Understanding 'The New Knowledge Management' LO30446

From: Mark W. McElroy (mmcelroy@vermontel.net)
Date: 08/06/03

Replying to LO30423 --

Dear Alan and At:

I still very much disagree with the positions being taken here, mostly
because of your failure to deal with the truth versus falsity issue.
According to your 'knowledge = capacity to act' or 'knowledge = to take
effective action' argument (as so often cited in OL circles), false
knowledge, or falsity, is just as likely to "emerge" and be taken for
knowledge as true knowledge is. All of this talk of learning and
emergence seems inalienably tied to the assumption that the 'learning'
and 'knowledge' experienced is necessarily true. Where in your
epistemology is the all-important distinction between truth and falsity,
and if nowhere, how can you have an epistemology, much less a definition
of 'knowledge,' without attending to this question?

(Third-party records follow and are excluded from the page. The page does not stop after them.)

### flow/run.sh
#!/bin/bash
# OpenROAD 26Q1-2900-gdf79404cd8, Yosys 0.63+post, stock flow scripts
make -C /OpenROAD-flow-scripts/flow DESIGN_CONFIG=/design/flow/config.mk WORK_HOME=/design/flow/orfs finish
### flow/config.mk
export PLATFORM = sky130hd
export DESIGN_NAME = counter
export DESIGN_NICKNAME = counter
export VERILOG_FILES = /design/flow/design.v
export SDC_FILE = /design/flow/constraint.sdc
export NUM_CORES = 4
export LEC_CHECK = 1
export CORE_AREA = 10 10 70 70
export DIE_AREA = 0 0 80 80
export SYNTH_HDL_FRONTEND = slang
### flow/constraint.sdc
current_design counter

set clk_period 1.0
set clk_io_pct 0.2

create_clock -name clk0 -period $clk_period [get_ports {clk}]

set non_clock_inputs [all_inputs -no_clocks]
set_input_delay [expr $clk_period * $clk_io_pct] -clock clk0 $non_clock_inputs
set_output_delay [expr $clk_period * $clk_io_pct] -clock clk0 [all_outputs]
--- design/flow/design.v ---
module MUX_Block(
input wire start_bit,
input wire ser_data,
input wire par_bit,
input wire stop_bit,
input wire [1:0] mux_sel,
output reg S_DATA
);
always @(*)
begin
    case(mux_sel)
      ('b00):S_DATA<=start_bit;
      ('b01):S_DATA<=ser_data;
      ('b10):S_DATA<=par_bit;
      ('b11):S_DATA<=stop_bit;
    endcase
end
endmodule
module parityCalc_block #(parameter IN_DATA_WIDTH=8)(
input wire [IN_DATA_WIDTH-1:0] P_DATA,
input wire Data_Valid,
input wire PAR_TYP,
output reg par_bit
);
always @(*)
begin
 if(Data_Valid)
  begin
   if(PAR_TYP==1'b0)
    par_bit<=(^P_DATA);
   else
    par_bit<=(~^P_DATA);
  end
 else
    par_bit<=par_bit;
end
endmodule
module serializer_block #(parameter IN_DATA_WIDTH=8)
(
  input wire [IN_DATA_WIDTH-1:0] P_DATA,
  input wire ser_en,
  input wire CLK,
  input wire RST,
  input wire Data_Valid,
  output reg ser_done,
  output reg ser_data
);
  reg [3:0] count_bits;
  reg [IN_DATA_WIDTH-1:0] input_store_comb;
  assign count_max =(count_bits==4'b1000);
always @(posedge CLK or negedge RST)
   begin
   if (!RST) 
    begin
      input_store_comb<='b0;
      ser_done<=1'b0;
      ser_data <= 1'b0;
      count_bits <= 4'b0;
    end
   else if(!ser_en && Data_Valid )
     begin
      input_store_comb <= P_DATA;
      ser_done<=1'b0;
    end
    else if( ser_en && !count_max)
     begin
        ser_done<=1'b0;
        ser_data <=input_store_comb>>(count_bits);
        count_bits<= count_bits+4'b1;
     end
     else if(count_max)
     begin
        ser_done<=1'b1;
        count_bits<=4'b0;
     end
     else
        begin
          ser_done<=1'b0;
        end
   end
endmodule
--- ./run.sh ---
#!/bin/bash
# OpenROAD 26Q1-2900-gdf79404cd8, Yosys 0.63+post, stock flow scripts
make -C /OpenROAD-flow-scripts/flow DESIGN_CONFIG=/design/flow/config.mk WORK_HOME=/design/flow/orfs finish
--- ./config.mk ---
export PLATFORM = sky130hd
export DESIGN_NAME = microaddr_counter
export DESIGN_NICKNAME = microaddr_counter
export VERILOG_FILES = /design/flow/design.v
export SDC_FILE = /design/flow/constraint.sdc
export NUM_CORES = 4
export LEC_CHECK = 1
export CORE_AREA = 10 10 84 84
export DIE_AREA = 0 0 94 94
--- ./constraint.sdc ---
current_design microaddr_counter

set clk_period 2.3
set clk_io_pct 0.2

create_clock -name clk0 -period $clk_period [get_ports {clk}]

set non_clock_inputs [all_inputs -no_clocks]
set_input_delay [expr $clk_period * $clk_io_pct] -clock clk0 $non_clock_inputs
set_output_delay [expr $clk_period * $clk_io_pct] -clock clk0 [all_outputs]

If we cannot turn to notions of 'knowledge' in our quest to
differentiate truth from falsity, then what's the point of it all? How
can we speak of knowledge without addressing the issue of truth?

Next, knowledge is NOT the capacity for effective action. In order to
take effective action, one must also have (a) the desire or will to take
it, b) the power or authority to do so, and (c) the means or resources
required. Without these other three things, all of the true knowledge
in the world will get us nowhere. Thus, knowledge CONTRIBUTES TO
effective action (i.e., true knowledge), but it is NOT THE SAME AS

To help illustrate my point, imagine the same action taking place twice,
yet with different goals and intentions. If I close the door to keep
out the draft, and then close it again the next day to keep out the dog,
in what sense is closing the door on both occasions the same expression
of knowledge? It is not. It is the same act, but the knowledge behind
the act is entirely different in each case. I find these notions of
conflating knowledge with action to be confused and wrong-headed.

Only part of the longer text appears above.